DEATH BENEFIT AGREEMENT Eric G. Melin
Exhibit
99.2
Xxxx
X. Xxxxx
THIS
AGREEMENT, effective August 22, 2008 between Nalco Company
(hereinafter "Nalco"), a corporation organized and existing under the laws of
Delaware, and Xxxx X. Xxxxx (hereinafter
"Executive").
WHEREAS,
the Executive is employed by Nalco as a corporate officer;
and
WHEREAS,
in consideration of Executive’s future services to Nalco, Nalco will agree to
pay to the Executive or the Executive's designees certain benefits in accordance
with the provisions and conditions hereinafter set forth;
and
NOW,
THEREFORE, for value received and in consideration of the mutual
covenants contained herein, the parties covenant and agree as
follows:
ARTICLE
I
DEATH
BENEFIT
If
the termination of the Executive's employment is on account of the Executive's
death during employment with Nalco while eligible under this Agreement, Nalco
will pay a benefit under this Agreement, in an amount equal to Two Hundred
Percent (200%) of the Executive's base annual salary as of the date of the
Executive's last day of work, to such beneficiary or beneficiaries as the
Executive may have designated by filing with Nalco a notice in writing in a form
attached hereto as Exhibit A.
If
the Executive dies at any time after retirement (meaning he qualifies for
retiree health and welfare benefits i.e. - has ten or more years of service with
Nalco after age 45) with this Agreement having been in effect at the time of
such qualification, Nalco will pay a benefit under this Agreement in an amount
equal to one hundred and fifty percent (150%) of the Executive's base annual
salary as of the date of the Executive's last day of work, to such beneficiary
or beneficiaries as the Executive may have designated by filing with Nalco a
notice in writing in a form attached hereto as Exhibit A.
This
benefit shall not be payable if the Executive was terminated from his Nalco
employment for cause or if he has violated any Nalco agreements (as determined
by Nalco in its reasonable discretion).
In
the absence of any such designation of beneficiaries, such benefit which is
payable will be paid to the Executive's estate.
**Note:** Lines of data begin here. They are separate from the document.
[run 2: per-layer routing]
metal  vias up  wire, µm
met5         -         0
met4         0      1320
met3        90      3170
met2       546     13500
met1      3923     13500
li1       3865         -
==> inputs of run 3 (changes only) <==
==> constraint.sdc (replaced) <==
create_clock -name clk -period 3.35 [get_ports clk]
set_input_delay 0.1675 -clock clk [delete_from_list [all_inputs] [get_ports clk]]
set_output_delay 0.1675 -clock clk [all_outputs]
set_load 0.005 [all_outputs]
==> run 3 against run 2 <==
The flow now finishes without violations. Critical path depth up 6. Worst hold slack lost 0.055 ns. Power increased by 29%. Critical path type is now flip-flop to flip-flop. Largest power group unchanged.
Such benefit which is
payable will be paid by Nalco in a lump sum within thirty (30) days following
the date of Executive’s death, or within thirty (30) days following the
settlement date with the insurance company if a policy is taken out by Nalco,
whichever is later. If the termination of the Executive's employment
is on account of any occurrence or circumstances other than the Executive's
death or retirement after qualifying for retiree health and welfare benefits, no
benefit will be payable under this Agreement.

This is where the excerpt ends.